> [The task]: Among the entries below, only the lines starting at the one with "state_nx = state;" and ending at the one with "S_DONE: begin", both included, are to be printed exactly.

Records from a dataset:

○ ○ ○

<file path="src/rtl/fnd_scan_ctrl.sv">
// fnd_scan_ctrl: N-digit 7-segment scan controller with a serial
// shift-add-3 binary-to-BCD converter, dp, blanking, blink, overflow.
//
// Ports:
//   clk, rst        clock (rising edge), async active-high reset
//   bin_data, load  value to convert, one-cycle strobe (ignored while busy)
//   dp_mask         per-digit decimal point enables (live)
//   blink_mask      per-digit blink enables (live)
//   blank_en        leading-zero blanking enable (live)
//   busy, done      conversion running / one-cycle "digits latched" pulse
//   ovf             latched value >= 10**NUM_DIGITS
//   fnd_data        active-low segments, bit7=dp, bits6:0=g..a
//   fnd_com         active-low digit commons, one-hot-zero
module fnd_scan_ctrl #(
   parameter int NUM_DIGITS = 4,
   parameter int BIN_W      = 14,
   parameter int SCAN_DIV   = 100_000,
   parameter int BLINK_DIV  = 125
) (
   input  logic                  clk,
   input  logic                  rst,
   input  logic [BIN_W-1:0]      bin_data,
   input  logic                  load,
   input  logic [NUM_DIGITS-1:0] dp_mask,
   input  logic [NUM_DIGITS-1:0] blink_mask,
   input  logic                  blank_en,
   output logic                  busy,
   output logic                  done,
   output logic                  ovf,
   output logic [7:0]            fnd_data,
   output logic [NUM_DIGITS-1:0] fnd_com
);

   localparam int BCD_W = NUM_DIGITS * 4;
   localparam int IDX_W = $clog2(NUM_DIGITS);
   localparam int DIV_W = (SCAN_DIV > 1) ? $clog2(SCAN_DIV) : 1;
   localparam int BLK_W = (BLINK_DIV > 1) ? $clog2(BLINK_DIV) : 1;
   localparam int CNT_W = $clog2(BIN_W);
   localparam logic [63:0] LIMIT = 64'(10 ** NUM_DIGITS);

   typedef enum logic [1:0] {S_IDLE, S_CONV, S_DONE} state_t;

   state_t             state, state_nx;
   logic [BIN_W-1:0]   bin_sh;
   logic [BCD_W-1:0]   bcd, bcd_adj, disp;
   logic [CNT_W-1:0]   cnt;
   logic               ovf_pend;
   logic [DIV_W-1:0]   div;
   logic [IDX_W-1:0]   idx;
   logic [BLK_W-1:0]   frame;
   logic               phase_on;
   logic               div_wrap, idx_wrap;

   function automatic logic [7:0] seg7(input logic [3:0] n);
      case (n)
         4'd0:    seg7 = 8'hC0;
         4'd1:    seg7 = 8'hF9;
         4'd2:    seg7 = 8'hA4;
         4'd3:    seg7 = 8'hB0;
         4'd4:    seg7 = 8'h99;
         4'd5:    seg7 = 8'h92;
         4'd6:    seg7 = 8'h82;
         4'd7:    seg7 = 8'hF8;
         4'd8:    seg7 = 8'h80;
         4'd9:    seg7 = 8'h90;
         default: seg7 = 8'hFF;
      endcase
   endfunction

   always_ff @(posedge clk or posedge rst) begin
      if (rst) state <= S_IDLE;
      else     state <= state_nx;
   end

   always_comb begin
      state_nx = state;
      case (state)
         S_IDLE:  if (load) state_nx = S_CONV;
         S_CONV:  if (cnt == CNT_W'(BIN_W - 1)) state_nx = S_DONE;
         S_DONE:  state_nx = S_IDLE;
         default: state_nx = S_IDLE;
      endcase
   end

   assign busy = (state == S_CONV);

   // add-3 correction on every nibble before the shift
   always_comb begin
      bcd_adj = bcd;
      for (int d = 0; d < NUM_DIGITS; d++) begin
         if (bcd[d*4 +: 4] >= 4'd5)
            bcd_adj[d*4 +: 4] = bcd[d*4 +: 4] + 4'd3;
      end
   end

   // display only changes in DONE, so partial results never show
   always_ff @(posedge clk or posedge rst) begin
      if (rst) begin
         bin_sh   <= '0;
         bcd      <= '0;
         cnt      <= '0;
         ovf_pend <= 1'b0;
         disp     <= '0;
         ovf      <= 1'b0;
         done     <= 1'b0;
      end else begin
         done <= 1'b0;
         case (state)
            S_IDLE: if (load) begin
               bin_sh   <= bin_data;
               bcd      <= '0;
               cnt      <= '0;
               ovf_pend <= (64'(bin_data) >= LIMIT);
            end
            S_CONV: begin
               bcd    <= {bcd_adj[BCD_W-2:0], bin_sh[BIN_W-1]};
               bin_sh <= {bin_sh[BIN_W-2:0], 1'b0};
               cnt    <= cnt + CNT_W'(1);
            end
            S_DONE: begin
               disp <= bcd;
               ovf  <= ovf_pend;
               done <= 1'b1;
            end
            default: ;
         endcase
      end
   end

   assign div_wrap = (div == DIV_W'(SCAN_DIV - 1));
   assign idx_wrap = (idx == IDX_W'(NUM_DIGITS - 1));

   always_ff @(posedge clk or posedge rst) begin
      if (rst) begin
         div      <= '0;
         idx      <= '0;
         frame    <= '0;
         phase_on <= 1'b1;
      end else if (div_wrap) begin
         div <= '0;
         idx <= idx_wrap ? '0 : idx + IDX_W'(1);
         if (idx_wrap) begin
            if (frame == BLK_W'(BLINK_DIV - 1)) begin
               frame    <= '0;
               phase_on <= ~phase_on;
            end else begin
               frame <= frame + BLK_W'(1);
            end
         end
      end else begin
         div <= div + DIV_W'(1);
      end
   end

   always_comb begin
      logic [3:0] nib;
      logic       lz, dp_sel, blk_sel;
      nib     = '0;
      lz      = 1'b1;
      dp_sel  = 1'b0;
      blk_sel = 1'b0;
      for (int i = 0; i < NUM_DIGITS; i++) begin
         fnd_com[i] = (idx != IDX_W'(i));
         if (idx == IDX_W'(i)) begin
            nib     = disp[i*4 +: 4];
            dp_sel  = dp_mask[i];
            blk_sel = blink_mask[i];
         end
         // zero from this digit upward means it is a leading zero
         if (IDX_W'(i) >= idx && disp[i*4 +: 4] != 4'd0)
            lz = 1'b0;
      end
      fnd_data = seg7(nib);
      if (ovf)
         fnd_data = 8'hBF;
      else if (blank_en && lz && idx != '0)
         fnd_data = 8'hFF;
      if (dp_sel)
         fnd_data[7] = 1'b0;
      if (!phase_on && blk_sel)
         fnd_data = 8'hFF;
   end

endmodule

</file>
<file path="config.mk">
export PLATFORM = sky130hd
export DESIGN_NAME = fnd_scan_ctrl
export DESIGN_NICKNAME = d
export VERILOG_FILES = /design/src/rtl/fnd_scan_ctrl.sv
export SDC_FILE = /design/constraint.sdc
export NUM_CORES = 1
export LEC_CHECK = 0
export CORE_ASPECT_RATIO = 1.25
export CORE_MARGIN = 2
export CORE_UTILIZATION = 45
export CTS_CLUSTER_DIAMETER = 50
export DETAILED_ROUTE_END_ITERATION = 8
export GPL_TIMING_DRIVEN = 0
export PLACE_DENSITY = 0.71
export SETUP_SLACK_MARGIN = 0.02
export SLEW_MARGIN = 20
export SYNTH_ARGS = -nofsm -noshare
export SYNTH_HDL_FRONTEND = slang
export SYNTH_SLANG_ARGS = --single-unit
</file>
<file path="constraint.sdc">
create_clock -name clk -period 3.07 [get_ports clk]
set_input_delay 0.921 -clock clk [delete_from_list [all_inputs] [get_ports clk]]
set_output_delay 0.921 -clock clk [all_outputs]
set_load 0.02 [all_outputs]
</file>
==> results of run 1 <==
-- state kept, by name, summed over array words and instances, names as in the netlist --
register and count:
phase_on 1, bcd 16, bin_sh 14, ovf 1, state 2, cnt 4, ovf_pend 1, disp 16
done 1, idx 2, div 17, frame 7
-- power by group through the flow --
stage               logic (mW)  registers, mW  clock network (mW)
finish                    1.61           1.66                1.06
global placement          1.38           1.64                   0
global route              1.80           1.71                1.12
detailed placement        1.44           1.66                   0
CTS                       1.51           1.65                1.08
floorplan                 1.06           1.58                   0
-- per-stage QoR --
stage | hold WS [ns] | setup WS (ns)
4_1_cts | 0.486 | -0.193
5_1_grt | 0.510 | -0.321
6_report | 0.487 | -0.222
2_1_floorplan | 0.439 | 0.0422
3_3_place_gp | 0.461 | -1.28
3_5_place_dp | 0.471 | -0.709
-- metal layers --
| metal | up-vias | GRT usage [%] | routed length [microns] |
|---|---|---|---|
| li1 | 1701 | - | - |
| met1 | 1715 | 25.6 | 4300 |
| met2 | 63 | 35.4 | 5120 |
| met3 | 14 | 4.33 | 280 |
| met4 | 0 | 7.17 | 178 |
| met5 | - | 0 | 0 |
-- layout by cell type, fill, tap and decap left out, types with 3 or more instances in the layout --
master,n
inv_1,21
nand2_1,30
o21ai_0,25
and3_1,4
nand3b_1,6
o21ai_1,4
buf_6,10
nor2b_1,6
dlygate4sd2_1,3
a32o_1,4
clkdlybuf4s50_1,29
nand4_1,7
buf_4,24
o22ai_1,13
nand2b_1,6
clkbuf_1,8
a211oi_2,3
clkbuf_16,9
buf_1,3
mux2_2,15
xor2_1,11
inv_2,3
ha_4,4
dfrtp_1,79
nand3_1,22
o31ai_1,9
a211oi_4,3
a21oi_1,12
nor2_4,3
ha_1,14
nor4_1,4
nor3b_2,3
xnor2_1,11
nor2_1,52
-- logic make-up (layout without fill, tap and decap cells) --
group | count (synthesis) | in the layout
flip-flops | 82 | 82
AND/OR/NAND/NOR | 162 | 162
multiplexers | 15 | 15
AO/OA/AOI/OAI | 94 | 94
XOR/XNOR | 22 | 22
buffers and inverters | 44 | 123
adder cells (fa/ha/maj) | 19 | 19
-- worst paths after layout --
path	end	cells after the start
min	div[8]$_DFF_PP0_	1
max	fnd_data[1]	8
max reg2reg	idx[1]$_DFFE_PP0N_	6
min in group asynchronous	div[2]$_DFF_PP0_	2
max in group asynchronous	bcd[3]$_DFFE_PP0P_	3
min reg2reg	div[8]$_DFF_PP0_	1
-- cell type report --
cell class / count / share of cell area [%]
Buffer: 16 / 1.76
Clock buffer: 10 / 4.25
Sequential cell: 82 / 36.6
Timing Repair Buffer: 66 / 11.2
Inverter: 26 / 1.83
Clock inverter: 5 / 0.980
Multi-Input combinational cell: 312 / 40.7
Tap cell: 123 / 2.74
-- timing repair --
action	CTS	global route
buffers inserted	21	3
resized for setup	91	24
gates cloned	1	0
pin swaps	10	10
endpoints found under the setup margin	9	8
==> flow_metrics.env, run 1 <==
export IMPL_layout_drive_gt1_share_pct=22.4
export IMPL_crit_type="reg2out"
export IMPL_nFillCells=753
export IMPL_max_vdd_ir_drop_mv=0.494
export IMPL_crit_chain="ha_4 > buf_8 > nand3b_1 > a221oi_4 > buf_4 > a21oi_1 > o21ai_2 > buf_4"
export IMPL_required_ns=2.15
export IMPL_p_leak_nw=2.39
export IMPL_synth_most_common_cell="dfrtp_1"
export IMPL_timing_reg2reg_setup_slack_ns=0.89
export IMPL_ys_flop_type="dfrtp_1"
export IMPL_crit_family="compound AO/OA/AOI/OAI gates"
export IMPL_synth_mux_area_share_pct=3.94
export IMPL_synth_edff_count=0
export IMPL_nNetsFinal=558
export IMPL_first_iter_violations=243
export IMPL_finalCriticalPeriod_ns=3.29
export IMPL_clockBufferDepth=2
export IMPL_synthSimpleGateAreaFrac_pct=19.0
export IMPL_setup_viol=8
export IMPL_max_freq_mhz=304
export IMPL_vias=3493
export IMPL_min_from="div[8]$_DFF_PP0_"
export IMPL_synth_nets=483
export IMPL_antenna_found_initial=0
export IMPL_multi_input_area_sq_mm=0.00229
export IMPL_io_buffers=40
export IMPL_fin_area_sq_mm=0.00562
export IMPL_via_per_inst=5.46
export IMPL_postRouteAntennaNets=0
export IMPL_grt_total_usage_pct=20.5
export IMPL_synth_top_family_by_area="simple AND/OR/NAND/NOR gates"
export IMPL_clkSinkCount=82
export IMPL_slew_violations=0
export IMPL_critPathSlowestCell="dfrtp_2"
export IMPL_cts_max_level=3
export IMPL_p_comb_share_pct=37.2
export IMPL_clk_latency_ns=0.33
export IMPL_grt_max_degree=46
export IMPL_dpl_cell_area_sq_mm=0.00487
export IMPL_cap_viol_max_count=0
export IMPL_finalNonFillerCells=640
export IMPL_routed_wl_mm=9.88
export IMPL_p_sw_mw=1.57
export IMPL_yosys_top_cells_area="dfrtp_1 47%, ha_1 5.5%, nor2_1 4.9%"
export IMPL_syn_avg_cell_area_sq_um=9.79
export IMPL_wl_per_cell_microns=15.4
export IMPL_cts_tree="built"
export IMPL_internal_power_mw=2.75
export IMPL_start_util_pct=46.5
export IMPL_synth_distinct_cells=54
export IMPL_cp_common_cell="buf_4"
export IMPL_drc=0
export IMPL_finalCritPeriodShare_pct=107
export IMPL_tns_ns=-1.30
export IMPL_end_kind="output port"
export IMPL_ys_seq_area_share_pct=47.9
export IMPL_cts_root_buf="clkbuf_16"
export IMPL_hold_viol=0
export IMPL_grt_pass1_wl_mm=17.2
export IMPL_grt_ovfl_total=0
export IMPL_synth_area_sq_mm=0.00429
export IMPL_syn_inst=438
export IMPL_p_total_mw=4.32
export IMPL_cts_hold_buffers=0
export IMPL_ys_async_sr_fraction_pct=100
export IMPL_p_per_area_mw_per_mm2=768
export IMPL_die_height_microns=113
export IMPL_dp_hpwl_mm=6.50
export IMPL_numCtsBuffers=9
export IMPL_synth_top_cell_by_area="dfrtp_1"
export IMPL_ys_warn_count=0
export IMPL_timing_critical_path_buf_inv=3
export IMPL_rsz0062_at_grt="yes"
export IMPL_seq_power_share_pct=38.3
export IMPL_ys_seq_elements=82
export IMPL_dpl_cell_count=602
export IMPL_min_path_type="reg2reg"
export IMPL_fin_ws_ns=-0.222
export IMPL_finClkSkew_ns=0.00614
export IMPL_ios=41
export IMPL_fp_row_count=39
export IMPL_synth_top_area_share_pct=47.3
export IMPL_crit_path_start="idx[0]$_DFFE_PP0N_"
export IMPL_p_sw_share_pct=36.3
export IMPL_relSlewSlack_pct=57.5
export IMPL_die_w_microns=91.3
export IMPL_status="finished, violations left"
export IMPL_die_area_sq_mm=0.0103
export IMPL_area_growth_pct=31.1
export IMPL_clk_pin_slew_ns=0.06
export IMPL_synth_xor_area_share_pct=4.49
export IMPL_worstReg2RegStart="div[0]$_DFF_PP0_"
export IMPL_synthAdderAreaFrac_pct=5.54
export IMPL_dr_pass1_iters=4
export IMPL_synth_common_cells="81 x dfrtp_1, 56 x nor2_1, 31 x nand2_1, 30 x o21ai_0, 26 x inv_1"
export IMPL_violations="negative setup slack"
export IMPL_post_route_util_pct=60.9
export IMPL_worstSetupStartpointType="flip-flop"
export IMPL_place_congestion=0.818
export IMPL_clkPwrFrac_pct=24.5
export IMPL_crit_path_max_incr_delay_ns=0.48
export IMPL_cp_arrival_ns=2.37
export IMPL_seq_area_sq_mm=0.00206
export IMPL_synth_compound_area_share_pct=15.0
export IMPL_max_slew_worst_pin_slew_ns=0.632
export IMPL_core_area_sq_mm=0.00922
export IMPL_grt_pass1_vias=3599
export IMPL_critPathMaxFanout=7
export IMPL_antennaDiodeCount=0
No activity file was read; power rests on OpenSTA's default activity.
==> inputs of run 2 (changes only) <==
ABC_CLOCK_PERIOD_IN_PS = 3070   (was not set)
==> results of run 2 <==
Final layout, timing and power as in run 1 (identical DEF).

○ ○ ○

> [Answer below]:
      state_nx = state;
      case (state)
         S_IDLE:  if (load) state_nx = S_CONV;
         S_CONV:  if (cnt == CNT_W'(BIN_W - 1)) state_nx = S_DONE;
         S_DONE:  state_nx = S_IDLE;
         default: state_nx = S_IDLE;
      endcase
   end

   assign busy = (state == S_CONV);

   // add-3 correction on every nibble before the shift
   always_comb begin
      bcd_adj = bcd;
      for (int d = 0; d < NUM_DIGITS; d++) begin
         if (bcd[d*4 +: 4] >= 4'd5)
            bcd_adj[d*4 +: 4] = bcd[d*4 +: 4] + 4'd3;
      end
   end

   // display only changes in DONE, so partial results never show
   always_ff @(posedge clk or posedge rst) begin
      if (rst) begin
         bin_sh   <= '0;
         bcd      <= '0;
         cnt      <= '0;
         ovf_pend <= 1'b0;
         disp     <= '0;
         ovf      <= 1'b0;
         done     <= 1'b0;
      end else begin
         done <= 1'b0;
         case (state)
            S_IDLE: if (load) begin
               bin_sh   <= bin_data;
               bcd      <= '0;
               cnt      <= '0;
               ovf_pend <= (64'(bin_data) >= LIMIT);
            end
            S_CONV: begin
               bcd    <= {bcd_adj[BCD_W-2:0], bin_sh[BIN_W-1]};
               bin_sh <= {bin_sh[BIN_W-2:0], 1'b0};
               cnt    <= cnt + CNT_W'(1);
            end
            S_DONE: begin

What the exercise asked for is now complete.